Excerpted records section start

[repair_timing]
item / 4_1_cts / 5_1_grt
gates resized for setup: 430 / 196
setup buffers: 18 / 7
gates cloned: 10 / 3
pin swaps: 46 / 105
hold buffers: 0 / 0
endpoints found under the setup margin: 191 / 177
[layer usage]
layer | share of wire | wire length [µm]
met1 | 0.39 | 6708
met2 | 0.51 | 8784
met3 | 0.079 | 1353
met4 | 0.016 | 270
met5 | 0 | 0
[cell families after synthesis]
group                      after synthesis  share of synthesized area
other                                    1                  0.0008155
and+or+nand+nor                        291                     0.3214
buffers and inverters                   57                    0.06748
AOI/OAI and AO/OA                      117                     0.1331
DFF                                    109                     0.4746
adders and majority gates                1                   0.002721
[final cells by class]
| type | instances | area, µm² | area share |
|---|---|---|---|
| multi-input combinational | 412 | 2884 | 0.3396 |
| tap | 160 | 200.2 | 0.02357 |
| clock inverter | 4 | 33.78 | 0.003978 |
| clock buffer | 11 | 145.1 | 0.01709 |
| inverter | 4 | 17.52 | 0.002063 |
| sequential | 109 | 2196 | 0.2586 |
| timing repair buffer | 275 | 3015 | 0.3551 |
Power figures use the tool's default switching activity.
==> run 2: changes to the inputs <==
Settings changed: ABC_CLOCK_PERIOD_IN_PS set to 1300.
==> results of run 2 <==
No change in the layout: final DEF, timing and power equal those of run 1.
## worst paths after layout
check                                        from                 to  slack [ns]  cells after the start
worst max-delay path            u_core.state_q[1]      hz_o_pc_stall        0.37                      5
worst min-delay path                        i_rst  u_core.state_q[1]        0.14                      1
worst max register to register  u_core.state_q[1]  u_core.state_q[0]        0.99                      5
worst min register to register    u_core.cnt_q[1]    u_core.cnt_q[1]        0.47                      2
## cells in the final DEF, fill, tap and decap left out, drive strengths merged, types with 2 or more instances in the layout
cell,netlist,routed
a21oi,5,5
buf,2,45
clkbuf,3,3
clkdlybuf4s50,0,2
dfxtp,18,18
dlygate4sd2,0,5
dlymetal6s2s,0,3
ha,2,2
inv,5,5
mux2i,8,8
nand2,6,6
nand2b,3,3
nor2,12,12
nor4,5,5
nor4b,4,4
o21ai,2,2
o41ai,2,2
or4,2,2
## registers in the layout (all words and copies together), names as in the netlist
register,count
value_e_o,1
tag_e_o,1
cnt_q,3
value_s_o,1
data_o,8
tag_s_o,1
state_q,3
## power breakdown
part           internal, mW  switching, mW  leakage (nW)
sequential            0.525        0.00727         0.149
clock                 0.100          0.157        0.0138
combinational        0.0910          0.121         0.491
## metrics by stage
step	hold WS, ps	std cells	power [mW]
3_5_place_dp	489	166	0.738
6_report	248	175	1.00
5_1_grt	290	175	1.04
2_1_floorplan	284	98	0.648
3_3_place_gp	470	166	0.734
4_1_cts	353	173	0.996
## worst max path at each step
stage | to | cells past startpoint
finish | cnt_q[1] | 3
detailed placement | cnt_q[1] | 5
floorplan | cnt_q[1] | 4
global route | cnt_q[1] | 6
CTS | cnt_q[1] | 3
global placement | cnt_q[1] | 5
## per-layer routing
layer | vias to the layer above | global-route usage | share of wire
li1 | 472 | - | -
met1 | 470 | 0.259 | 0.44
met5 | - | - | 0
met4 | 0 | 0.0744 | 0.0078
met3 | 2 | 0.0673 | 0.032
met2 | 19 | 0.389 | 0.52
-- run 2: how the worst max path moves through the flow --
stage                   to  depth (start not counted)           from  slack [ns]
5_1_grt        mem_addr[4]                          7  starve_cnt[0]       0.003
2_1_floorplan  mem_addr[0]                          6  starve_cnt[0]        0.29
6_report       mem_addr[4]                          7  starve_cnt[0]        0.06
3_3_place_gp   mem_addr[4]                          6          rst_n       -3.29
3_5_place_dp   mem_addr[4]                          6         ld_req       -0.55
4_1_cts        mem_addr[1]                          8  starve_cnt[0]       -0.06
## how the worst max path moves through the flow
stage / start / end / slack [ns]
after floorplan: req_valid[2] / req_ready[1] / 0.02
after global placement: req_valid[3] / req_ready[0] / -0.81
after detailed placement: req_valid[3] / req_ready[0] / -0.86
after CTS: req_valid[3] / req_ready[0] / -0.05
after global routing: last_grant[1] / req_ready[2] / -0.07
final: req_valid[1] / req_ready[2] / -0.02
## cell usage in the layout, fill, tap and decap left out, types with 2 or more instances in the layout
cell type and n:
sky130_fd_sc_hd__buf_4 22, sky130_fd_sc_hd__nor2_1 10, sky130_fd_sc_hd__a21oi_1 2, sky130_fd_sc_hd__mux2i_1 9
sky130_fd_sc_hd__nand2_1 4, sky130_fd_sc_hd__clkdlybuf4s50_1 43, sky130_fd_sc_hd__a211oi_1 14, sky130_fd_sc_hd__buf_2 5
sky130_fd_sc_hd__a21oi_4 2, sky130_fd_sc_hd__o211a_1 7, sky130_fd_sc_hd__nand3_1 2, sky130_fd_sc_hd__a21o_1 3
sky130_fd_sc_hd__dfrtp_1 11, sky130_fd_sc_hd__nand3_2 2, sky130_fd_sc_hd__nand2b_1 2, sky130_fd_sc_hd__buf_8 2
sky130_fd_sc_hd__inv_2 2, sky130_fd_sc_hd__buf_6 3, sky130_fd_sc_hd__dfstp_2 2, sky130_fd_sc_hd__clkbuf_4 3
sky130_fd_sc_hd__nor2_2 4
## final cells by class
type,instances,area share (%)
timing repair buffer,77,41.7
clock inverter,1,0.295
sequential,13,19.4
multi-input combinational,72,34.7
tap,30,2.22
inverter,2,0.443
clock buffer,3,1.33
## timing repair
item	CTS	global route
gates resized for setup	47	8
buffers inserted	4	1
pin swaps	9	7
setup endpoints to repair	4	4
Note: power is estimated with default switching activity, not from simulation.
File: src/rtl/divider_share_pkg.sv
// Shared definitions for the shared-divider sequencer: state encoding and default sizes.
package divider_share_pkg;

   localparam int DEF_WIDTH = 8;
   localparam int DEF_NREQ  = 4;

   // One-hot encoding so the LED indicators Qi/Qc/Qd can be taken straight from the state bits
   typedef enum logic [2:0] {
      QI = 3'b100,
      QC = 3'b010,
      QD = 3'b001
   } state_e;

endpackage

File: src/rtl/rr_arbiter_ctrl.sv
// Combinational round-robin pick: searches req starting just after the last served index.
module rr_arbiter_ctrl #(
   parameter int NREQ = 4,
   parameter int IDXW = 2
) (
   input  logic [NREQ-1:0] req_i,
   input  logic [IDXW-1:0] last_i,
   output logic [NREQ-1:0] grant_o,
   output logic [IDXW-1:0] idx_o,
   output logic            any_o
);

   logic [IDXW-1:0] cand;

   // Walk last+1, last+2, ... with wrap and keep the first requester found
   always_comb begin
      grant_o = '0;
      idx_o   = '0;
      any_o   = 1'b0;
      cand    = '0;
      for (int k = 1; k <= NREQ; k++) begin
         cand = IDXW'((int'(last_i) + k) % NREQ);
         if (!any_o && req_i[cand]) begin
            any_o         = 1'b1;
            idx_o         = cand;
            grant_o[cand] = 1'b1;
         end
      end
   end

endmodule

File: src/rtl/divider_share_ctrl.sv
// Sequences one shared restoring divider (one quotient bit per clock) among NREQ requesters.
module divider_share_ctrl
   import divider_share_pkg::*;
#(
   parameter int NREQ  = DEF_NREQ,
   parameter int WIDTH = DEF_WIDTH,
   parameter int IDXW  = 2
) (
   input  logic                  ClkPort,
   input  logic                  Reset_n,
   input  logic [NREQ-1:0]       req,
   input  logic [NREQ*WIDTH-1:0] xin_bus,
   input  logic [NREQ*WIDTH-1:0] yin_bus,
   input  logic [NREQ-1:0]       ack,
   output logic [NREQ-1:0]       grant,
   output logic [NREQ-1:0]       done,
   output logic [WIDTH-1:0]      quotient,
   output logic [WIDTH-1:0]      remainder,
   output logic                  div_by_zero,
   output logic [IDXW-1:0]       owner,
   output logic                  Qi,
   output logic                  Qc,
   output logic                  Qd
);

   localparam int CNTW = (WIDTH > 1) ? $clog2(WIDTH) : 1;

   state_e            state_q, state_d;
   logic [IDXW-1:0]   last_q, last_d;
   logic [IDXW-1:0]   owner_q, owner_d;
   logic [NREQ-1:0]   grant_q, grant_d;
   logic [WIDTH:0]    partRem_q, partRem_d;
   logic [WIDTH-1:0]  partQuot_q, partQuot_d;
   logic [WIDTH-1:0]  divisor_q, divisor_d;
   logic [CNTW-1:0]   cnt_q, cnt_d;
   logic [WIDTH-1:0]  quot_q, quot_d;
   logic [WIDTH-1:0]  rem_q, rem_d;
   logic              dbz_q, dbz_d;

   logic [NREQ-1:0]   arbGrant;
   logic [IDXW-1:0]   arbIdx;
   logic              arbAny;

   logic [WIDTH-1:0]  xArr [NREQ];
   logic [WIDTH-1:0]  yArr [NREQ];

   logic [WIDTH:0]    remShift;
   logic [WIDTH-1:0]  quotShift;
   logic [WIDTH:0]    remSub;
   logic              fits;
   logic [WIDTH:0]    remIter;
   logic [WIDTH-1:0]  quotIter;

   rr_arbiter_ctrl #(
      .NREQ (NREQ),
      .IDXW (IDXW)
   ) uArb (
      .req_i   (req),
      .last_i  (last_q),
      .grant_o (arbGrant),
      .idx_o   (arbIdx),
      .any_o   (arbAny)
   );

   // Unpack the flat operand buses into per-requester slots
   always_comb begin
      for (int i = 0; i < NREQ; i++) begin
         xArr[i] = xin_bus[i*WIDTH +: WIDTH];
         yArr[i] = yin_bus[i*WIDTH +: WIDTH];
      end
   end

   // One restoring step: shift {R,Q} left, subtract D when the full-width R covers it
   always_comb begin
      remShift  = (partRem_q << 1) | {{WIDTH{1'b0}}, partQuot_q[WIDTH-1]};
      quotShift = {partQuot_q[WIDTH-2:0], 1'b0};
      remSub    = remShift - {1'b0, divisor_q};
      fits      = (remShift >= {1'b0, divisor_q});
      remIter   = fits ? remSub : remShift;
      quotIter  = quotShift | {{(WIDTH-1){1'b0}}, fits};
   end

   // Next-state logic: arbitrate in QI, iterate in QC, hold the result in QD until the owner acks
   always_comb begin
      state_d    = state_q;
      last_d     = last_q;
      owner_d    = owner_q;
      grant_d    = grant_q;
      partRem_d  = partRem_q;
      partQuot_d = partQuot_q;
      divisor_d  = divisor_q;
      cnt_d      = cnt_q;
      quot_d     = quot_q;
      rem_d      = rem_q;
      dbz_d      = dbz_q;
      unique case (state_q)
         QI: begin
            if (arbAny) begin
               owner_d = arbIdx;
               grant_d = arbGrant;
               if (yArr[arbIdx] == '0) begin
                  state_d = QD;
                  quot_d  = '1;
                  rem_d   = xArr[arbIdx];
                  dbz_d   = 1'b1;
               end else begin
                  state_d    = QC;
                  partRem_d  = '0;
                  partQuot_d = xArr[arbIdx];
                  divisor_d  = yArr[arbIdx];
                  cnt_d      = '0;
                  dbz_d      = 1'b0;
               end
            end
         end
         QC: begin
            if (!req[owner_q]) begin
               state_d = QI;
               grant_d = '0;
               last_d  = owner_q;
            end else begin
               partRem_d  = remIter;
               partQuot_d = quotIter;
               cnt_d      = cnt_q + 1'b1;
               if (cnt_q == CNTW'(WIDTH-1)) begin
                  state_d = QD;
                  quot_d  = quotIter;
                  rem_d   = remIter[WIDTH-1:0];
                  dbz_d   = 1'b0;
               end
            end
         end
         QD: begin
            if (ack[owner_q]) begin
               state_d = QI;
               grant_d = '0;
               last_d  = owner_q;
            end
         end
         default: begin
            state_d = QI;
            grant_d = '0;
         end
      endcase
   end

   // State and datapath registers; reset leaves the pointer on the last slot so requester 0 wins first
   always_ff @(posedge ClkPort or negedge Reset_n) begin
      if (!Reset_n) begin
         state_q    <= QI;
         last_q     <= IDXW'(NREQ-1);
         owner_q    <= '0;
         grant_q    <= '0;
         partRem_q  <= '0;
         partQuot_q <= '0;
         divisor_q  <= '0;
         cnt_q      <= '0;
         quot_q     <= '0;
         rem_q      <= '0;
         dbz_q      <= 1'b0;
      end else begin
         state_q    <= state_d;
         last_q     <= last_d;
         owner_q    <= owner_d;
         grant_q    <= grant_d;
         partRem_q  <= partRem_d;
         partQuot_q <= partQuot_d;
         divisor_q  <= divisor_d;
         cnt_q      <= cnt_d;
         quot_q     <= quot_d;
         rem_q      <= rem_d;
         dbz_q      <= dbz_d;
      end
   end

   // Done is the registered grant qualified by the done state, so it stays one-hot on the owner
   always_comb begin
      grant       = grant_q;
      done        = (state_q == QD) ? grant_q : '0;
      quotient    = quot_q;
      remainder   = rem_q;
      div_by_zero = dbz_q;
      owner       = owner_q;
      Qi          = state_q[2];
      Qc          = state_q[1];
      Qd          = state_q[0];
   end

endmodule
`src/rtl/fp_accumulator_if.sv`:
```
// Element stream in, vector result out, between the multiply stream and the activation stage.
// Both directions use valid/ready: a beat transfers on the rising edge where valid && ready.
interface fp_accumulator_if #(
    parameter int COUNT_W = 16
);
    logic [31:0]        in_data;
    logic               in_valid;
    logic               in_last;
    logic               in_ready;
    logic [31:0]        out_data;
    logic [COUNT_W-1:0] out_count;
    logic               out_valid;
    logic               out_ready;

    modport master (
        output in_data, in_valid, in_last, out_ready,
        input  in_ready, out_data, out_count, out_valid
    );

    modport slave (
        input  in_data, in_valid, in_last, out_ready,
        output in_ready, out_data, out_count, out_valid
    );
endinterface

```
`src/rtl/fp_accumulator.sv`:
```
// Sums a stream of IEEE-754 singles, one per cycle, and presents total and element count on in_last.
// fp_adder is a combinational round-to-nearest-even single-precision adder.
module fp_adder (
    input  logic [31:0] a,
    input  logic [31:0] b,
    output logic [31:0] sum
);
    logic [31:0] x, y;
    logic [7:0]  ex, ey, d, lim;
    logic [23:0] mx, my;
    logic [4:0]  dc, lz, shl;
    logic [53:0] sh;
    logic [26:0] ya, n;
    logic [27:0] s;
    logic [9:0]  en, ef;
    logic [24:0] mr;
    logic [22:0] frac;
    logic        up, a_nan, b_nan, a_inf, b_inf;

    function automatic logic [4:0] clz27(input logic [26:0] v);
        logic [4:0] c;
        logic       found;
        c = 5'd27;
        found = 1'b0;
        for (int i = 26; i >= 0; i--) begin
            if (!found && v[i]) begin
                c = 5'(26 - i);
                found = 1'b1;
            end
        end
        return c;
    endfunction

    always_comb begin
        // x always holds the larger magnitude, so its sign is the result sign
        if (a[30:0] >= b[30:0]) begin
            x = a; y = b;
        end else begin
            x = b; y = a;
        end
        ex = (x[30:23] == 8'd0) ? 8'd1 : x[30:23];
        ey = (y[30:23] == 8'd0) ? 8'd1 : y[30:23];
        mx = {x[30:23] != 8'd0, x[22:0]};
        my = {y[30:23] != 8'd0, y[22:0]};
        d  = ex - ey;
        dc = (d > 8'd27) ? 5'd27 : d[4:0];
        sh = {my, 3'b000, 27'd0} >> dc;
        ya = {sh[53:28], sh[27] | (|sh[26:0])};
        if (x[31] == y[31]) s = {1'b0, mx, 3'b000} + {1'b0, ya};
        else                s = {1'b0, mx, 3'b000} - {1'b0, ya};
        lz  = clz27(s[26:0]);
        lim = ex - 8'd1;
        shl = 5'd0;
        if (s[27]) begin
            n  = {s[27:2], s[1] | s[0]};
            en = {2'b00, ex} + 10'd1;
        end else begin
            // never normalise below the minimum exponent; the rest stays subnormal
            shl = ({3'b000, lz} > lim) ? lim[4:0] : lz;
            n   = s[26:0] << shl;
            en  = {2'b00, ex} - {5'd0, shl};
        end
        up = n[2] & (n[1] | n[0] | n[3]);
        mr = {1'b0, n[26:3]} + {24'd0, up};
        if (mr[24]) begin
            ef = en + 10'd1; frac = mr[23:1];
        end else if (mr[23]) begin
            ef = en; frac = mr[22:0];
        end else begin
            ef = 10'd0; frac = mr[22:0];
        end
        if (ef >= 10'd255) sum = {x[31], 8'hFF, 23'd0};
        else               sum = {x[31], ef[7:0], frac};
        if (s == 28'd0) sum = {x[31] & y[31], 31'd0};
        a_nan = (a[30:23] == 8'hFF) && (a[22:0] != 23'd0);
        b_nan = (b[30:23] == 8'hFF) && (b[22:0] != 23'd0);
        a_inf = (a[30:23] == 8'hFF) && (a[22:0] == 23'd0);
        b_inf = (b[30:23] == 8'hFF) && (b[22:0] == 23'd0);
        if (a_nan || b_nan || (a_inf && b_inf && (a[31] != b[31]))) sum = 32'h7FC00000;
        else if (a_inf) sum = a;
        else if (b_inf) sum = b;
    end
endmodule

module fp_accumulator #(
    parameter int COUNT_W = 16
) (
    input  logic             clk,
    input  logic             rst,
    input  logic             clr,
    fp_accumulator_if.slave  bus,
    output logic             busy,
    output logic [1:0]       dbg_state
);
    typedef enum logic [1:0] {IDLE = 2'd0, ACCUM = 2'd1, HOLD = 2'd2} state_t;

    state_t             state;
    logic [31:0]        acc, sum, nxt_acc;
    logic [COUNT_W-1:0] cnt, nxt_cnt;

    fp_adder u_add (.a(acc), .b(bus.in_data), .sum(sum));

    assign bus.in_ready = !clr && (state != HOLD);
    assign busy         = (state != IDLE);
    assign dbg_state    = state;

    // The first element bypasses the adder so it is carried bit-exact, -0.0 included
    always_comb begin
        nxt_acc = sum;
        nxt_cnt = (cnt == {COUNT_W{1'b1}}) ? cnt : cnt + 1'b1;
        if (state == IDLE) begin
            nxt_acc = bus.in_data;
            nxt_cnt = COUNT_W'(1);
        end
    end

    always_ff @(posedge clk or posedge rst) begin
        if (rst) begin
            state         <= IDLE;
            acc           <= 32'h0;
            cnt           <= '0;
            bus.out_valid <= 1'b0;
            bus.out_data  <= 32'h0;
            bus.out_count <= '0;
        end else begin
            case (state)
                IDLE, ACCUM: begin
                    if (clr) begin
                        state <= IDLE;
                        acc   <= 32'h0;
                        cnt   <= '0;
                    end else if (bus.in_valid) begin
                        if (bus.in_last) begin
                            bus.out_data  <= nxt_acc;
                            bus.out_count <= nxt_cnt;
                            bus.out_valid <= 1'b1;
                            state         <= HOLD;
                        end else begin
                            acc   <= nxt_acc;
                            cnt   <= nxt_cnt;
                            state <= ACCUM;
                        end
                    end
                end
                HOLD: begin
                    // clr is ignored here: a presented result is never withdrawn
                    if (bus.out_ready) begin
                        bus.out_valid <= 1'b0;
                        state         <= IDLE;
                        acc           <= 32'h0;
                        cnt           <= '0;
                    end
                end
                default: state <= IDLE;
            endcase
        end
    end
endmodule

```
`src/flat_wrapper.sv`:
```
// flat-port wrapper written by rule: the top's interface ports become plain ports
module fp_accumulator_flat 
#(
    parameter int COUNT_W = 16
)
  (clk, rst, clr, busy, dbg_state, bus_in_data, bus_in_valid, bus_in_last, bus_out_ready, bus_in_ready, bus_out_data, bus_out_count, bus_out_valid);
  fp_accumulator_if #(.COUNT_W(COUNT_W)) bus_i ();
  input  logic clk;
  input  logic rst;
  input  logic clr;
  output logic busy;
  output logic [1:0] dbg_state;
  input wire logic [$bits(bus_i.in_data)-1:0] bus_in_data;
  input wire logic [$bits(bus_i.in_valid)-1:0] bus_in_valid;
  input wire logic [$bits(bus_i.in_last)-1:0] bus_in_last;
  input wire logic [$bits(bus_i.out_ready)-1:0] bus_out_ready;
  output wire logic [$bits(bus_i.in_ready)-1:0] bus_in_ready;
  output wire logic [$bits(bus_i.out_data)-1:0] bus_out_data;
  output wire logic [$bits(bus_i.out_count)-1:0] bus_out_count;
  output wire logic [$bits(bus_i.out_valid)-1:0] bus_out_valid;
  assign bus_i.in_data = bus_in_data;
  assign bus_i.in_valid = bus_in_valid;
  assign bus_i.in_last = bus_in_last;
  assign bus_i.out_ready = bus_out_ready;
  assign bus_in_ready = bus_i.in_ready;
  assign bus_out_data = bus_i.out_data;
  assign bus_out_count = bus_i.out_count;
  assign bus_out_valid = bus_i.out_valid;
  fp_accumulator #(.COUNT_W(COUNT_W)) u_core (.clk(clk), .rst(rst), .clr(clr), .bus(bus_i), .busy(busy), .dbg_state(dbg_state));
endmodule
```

Excerpted records section end

• Work to complete: Check the records above and copy each line that has the string "moves".

• Answer:
-- run 2: how the worst max path moves through the flow --
## how the worst max path moves through the flow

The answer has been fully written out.